'Death should be democratic': Why this ill French man plans to live stream his dying days

Alain Cocq rests in his apartment in Dijon, in northeastern France, on August 12.

Paris (CNN)A French man with an incurable illness who unsuccessfully lobbied President Emmanuel Macron to allow him to die by "active medical assistance" says he is planning to live stream his own death on Facebook.

Alain Cocq, 57, from Dijon in eastern France, has a rare incurable medical condition that causes his arteries to stick together.
He estimates he will only have days to live after stopping all medication, food and drink, which he plans to do Friday at 11 p.m. (6 p.m. ET).

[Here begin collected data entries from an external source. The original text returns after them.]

Background: an optimization exercise with open tools, aiming at small area and few clock cycles. Do not read the settings as production practice. In this exercise RTL edits were held to simulation tests only and were not proved equivalent to the original. Power figures rest on the tool's default switching activity, not on a simulated workload.

**design/flow/run.sh**
```bash
#!/bin/bash
# synth_recipe.tcl (not shown) runs the flow's synth.tcl, then flattens the netlist and writes it again
# the make line also repeats each setting of config.mk as NAME=value (left out here)
make -C /OpenROAD-flow-scripts/flow DESIGN_CONFIG=/design/flow/config.mk WORK_HOME=/design/flow/orfs CLKGATE_MAP_FILE= SYNTH_SCRIPT=/design/flow/synth_recipe.tcl finish
```
**design/flow/config.mk**
```make
export PLATFORM = sky130hd
export DESIGN_NAME = slmp_record
export DESIGN_NICKNAME = slmp_record
export VERILOG_FILES = /design/flow/design.v
export SDC_FILE = /design/flow/constraint.sdc
export NUM_CORES = 4
export LEC_CHECK = 0
export ABC_AREA = 1
export CAP_MARGIN = 20
export CORE_MARGIN = 2
export CORE_UTILIZATION = 55
export CTS_BUF_LIST = sky130_fd_sc_hd__clkbuf_16
export CTS_CLUSTER_DIAMETER = 60
export CTS_CLUSTER_SIZE = 30
export SLEW_MARGIN = 20
```
**design/flow/constraint.sdc**
```tcl
create_clock -name core_clock -period 6.0 [get_ports {clk}]
set_input_delay 1.2000 -clock core_clock [delete_from_list [all_inputs] [get_ports {clk}]]
set_output_delay 1.2000 -clock core_clock [all_outputs]
set_load 0.01 [all_outputs]
```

    Euthanasia is illegal in France. French law also dictates that deep and continuous sedation, which can hasten a person's death and render them unconscious until they die, is not legal unless under specific circumstances set out by the 2016 Claeys-Leonetti Law, which also requires a person's death to be imminent. But French citizens do have the right to stop medical care, and under French law there is no prosecution for suicide.
    Alain Cocq says he will stop all medication, food and drink on Friday at 11 p.m.

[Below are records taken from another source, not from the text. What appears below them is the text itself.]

This is an optimization exercise on Yosys and OpenROAD, whose aim is small area, a short achievable clock period and few clock cycles, not a production implementation.
Where RTL was checked, it was by simulation tests only, not by an equivalence proof against the original.
For run 2, only the layout was checked, not whether the RTL still works.
Power figures rest on the tool's default switching activity, not on a simulated workload.

===== flow/config.mk =====
export PLATFORM = sky130hd
export DESIGN_NAME = sha256_core
export DESIGN_NICKNAME = sha256_core
export VERILOG_FILES = /design/flow/design.v
export SDC_FILE = /design/flow/constraint.sdc
export NUM_CORES = 4
export LEC_CHECK = 0
export CAP_MARGIN = 20
export CORE_MARGIN = 2
export CORE_UTILIZATION = 60
export SLEW_MARGIN = 20

===== flow/constraint.sdc =====
create_clock -name core_clock -period 10.0 [get_ports {clk}]
set_input_delay 2.0000 -clock core_clock [delete_from_list [all_inputs] [get_ports {clk}]]
set_output_delay 2.0000 -clock core_clock [all_outputs]
set_load 0.01 [all_outputs]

    Cocq, who is confined to a wheelchair and founded an organization to improve the lives of disabled people, wrote a letter to Macron dated July 20 asking the President to allow him to die "with dignity," describing his "extremely violent suffering."

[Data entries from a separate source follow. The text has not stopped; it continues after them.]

This design comes from an exercise in tuning for small area, a short achievable clock period and few clock cycles per item on the open sky130 flow, not from production work.
At most, simulation tests tie the RTL to the original design; equivalence was not proved.
Power figures rest on the tool's default switching activity, not on a simulated workload.

==> module llf_rx, before the edit <==
module llf_rx (
    input  wire        clk,
    input  wire        rst,
    input  wire        rx_req_valid,
    input  wire [15:0] rx_req_cap,
    output reg         rx_req_ready,
    input  wire        src_valid,
    input  wire        src_err,
    input  wire [7:0]  src_data,
    output reg         src_ready,
    output reg         rxbuf_we,
    output wire [15:0] rxbuf_addr,
    output reg  [7:0]  rxbuf_data,
    output reg         rx_resp_valid,
    output wire [1:0]  rx_resp_status,
    output wire [15:0] rx_resp_len
);
    localparam [7:0] START_M  = 8'hFA,
                     DSTART_M = 8'hFB,
                     STOP_M   = 8'hFE;
    localparam [7:0] CRC_FA = 8'hE8,
                     CRC_FB = 8'hEF;
    reg        armed;
    reg        s_wait, s_lo, s_hi, s_hc, s_ds, s_pay, s_fc, s_stop;
    reg [3:0]  rlo;
    reg [11:0] rhi;
    reg        rpend;
    reg [15:0] idx;      
    reg [15:0] capm2;    
    reg        fresh;
    reg [7:0]  crc;
    reg        wok;      
    reg        ov;       
    reg        err_st;
    wire [7:0] b    = src_data;
    wire       step = src_valid & armed;
    wire       go   = step & ~src_err;
    assign rxbuf_addr     = idx;
    assign rx_resp_status = {1'b0, err_st};
    assign rx_resp_len    = idx;
    wire [7:0] crc_upd;
    llf_crc8 u_crc (.c(crc), .b(b), .y(crc_upd));
    wire [15:0] idx1, rhi1, reqm1;
    llf_step16 #(0) u_inc (.x(idx), .y(idx1));
    llf_step16 #(1) u_dec (.x({4'd0, rhi}), .y(rhi1));
    wire [3:0]  rlo1 = rlo - 4'd1;
    llf_step16 #(1) u_cap (.x({1'b0, capm2[15:1]}), .y(reqm1));
    wire cap_hit = idx == capm2;
    wire capnz   = capm2 != 16'hFFFE;
    wire hiz    = rhi == 12'd0;
    wire last   = hiz & (rlo == 4'd1);
    wire lenz   = hiz & (rlo == 4'd0);
    wire is_fa  = b == START_M;
    wire is_fb  = b == DSTART_M;
    wire is_fe  = b == STOP_M;
    wire crc_eq = b == crc;
    wire fc_ok  = crc_eq & ~ov;
    wire done   = step & (src_err | (s_stop & is_fe));
    wire [7:0] crc_nx = ({8{step & s_wait}} & CRC_FA) | ({8{step & s_ds}} & CRC_FB)
                      | ({8{step & ~s_wait & ~s_ds}} & crc_upd) | ({8{~step}} & crc);
    wire armed_nx = armed ? ~done : rx_req_valid;
    wire        i_ff  = go & s_ds;
    wire        i_inc = go & (s_pay | s_fc);
    wire        i_clr = step & src_err;
    wire        i_hld = ~(i_ff | i_inc | i_clr);
    wire [15:0] idx_nx = {16{i_ff}} | ({16{i_inc}} & idx1) | ({16{i_hld}} & idx);
    wire        r_lo  = go & s_lo;
    wire        r_hi  = go & s_hi;
    wire        r_dec = go & s_pay;
    wire        r_hld = ~(r_lo | r_hi | r_dec);
    wire [3:0]  rlo_nx = ({4{r_lo}} & b[3:0]) | ({4{r_dec}} & rlo1)
                       | ({4{~r_lo & ~r_dec}} & rlo);
    wire        h_dec  = rpend & ~r_lo & ~r_hi;
    wire [11:0] rhi_nx = {({8{r_hi}} & b) | ({8{h_dec}} & rhi1[11:4])
                          | ({8{~r_hi & ~h_dec}} & rhi[11:4]),
                          ({4{r_lo}} & b[7:4]) | ({4{h_dec}} & rhi1[3:0])
                          | ({4{~r_lo & ~h_dec}} & rhi[3:0])};
    wire        rpend_nx = r_dec & (rlo == 4'd0);
    wire wok_nx = (go & s_ds & capnz)
                | (wok & ~(go & s_ds) & ~(go & s_pay & cap_hit));
    wire ov_nx  = (ov & ~(go & s_ds)) | (go & s_pay & ~wok);
    always @(posedge clk) begin
        rxbuf_data <= b;
        idx <= idx_nx;
        rlo   <= rlo_nx;
        rhi   <= rhi_nx;
        rpend <= rpend_nx;
        wok <= wok_nx;
        ov  <= ov_nx;
        crc <= crc_nx;
        if (step)
            err_st <= src_err;
        if (!armed)
            capm2 <= rx_req_cap;
        else if (fresh)
            capm2 <= {reqm1[14:0], capm2[0]};
        fresh <= ~armed;
    end
    always @(posedge clk) begin
        if (rst) begin
            armed         <= 1'b0;
            src_ready     <= 1'b0;
            rx_req_ready  <= 1'b1;
            s_wait        <= 1'b1;
            s_lo          <= 1'b0;
            s_hi          <= 1'b0;
            s_hc          <= 1'b0;
            s_ds          <= 1'b0;
            s_pay         <= 1'b0;
            s_fc          <= 1'b0;
            s_stop        <= 1'b0;
            rxbuf_we      <= 1'b0;
            rx_resp_valid <= 1'b0;
        end else begin
            rxbuf_we      <= go & s_pay & wok;
            rx_resp_valid <= done;
            armed         <= armed_nx;
            src_ready     <= armed_nx;
            rx_req_ready  <= ~armed_nx;
            if (step) begin
                if (src_err) begin
                    s_wait <= 1'b1;
                    s_lo   <= 1'b0;
                    s_hi   <= 1'b0;
                    s_hc   <= 1'b0;
                    s_ds   <= 1'b0;
                    s_pay  <= 1'b0;
                    s_fc   <= 1'b0;
                    s_stop <= 1'b0;
                end else begin
                    s_wait <= (s_wait & ~is_fa) | (s_hc & ~crc_eq) | (s_ds & ~is_fb)
                            | (s_fc & ~fc_ok) | s_stop;
                    s_lo   <= s_wait & is_fa;
                    s_hi   <= s_lo;
                    s_hc   <= s_hi;
                    s_ds   <= s_hc & crc_eq;
                    s_pay  <= (s_ds & is_fb & ~lenz) | (s_pay & ~last);
                    s_fc   <= (s_ds & is_fb & lenz) | (s_pay & last);
                    s_stop <= s_fc & fc_ok;
                end
            end
        end
    end
endmodule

    "I would like to make it clear to you that on this day I find myself in a situation of having on sound mind, confined in a dysfunctional body, crippled by suffering," he wrote in the letter, which has been seen by CNN.
    "Would you withstand, Mr President, having your intestines emptied into a pouch, having your bladder emptied into a pouch and that you are fed by a pouch, that a third party must bathe you, to be crippled by unbearable pain?" Cocq wrote in the letter.
    Cocq urged Macron to review French laws that prevent health care professionals from hastening the deaths of their dying patients with medicine.
    "I simply ask to leave with dignity, with active medical assistance, because my dysfunctional body prevents me from doing so surrounded by my family and my friends," he wrote.
    "Some use the term 'active euthanasia' or 'assisted suicide,' but for me the term most suitable is 'end of life with dignity with active medical assistance,'" he wrote.
    Writing in response, President Macron said he was "moved" by Cocq's letter and admired the "remarkable willpower" he had shown in fighting "incessant battles" with the illness.
    However, he said he could not comply with the request because he is "not situated above the law" and could not ask someone "to overstep our present legal framework."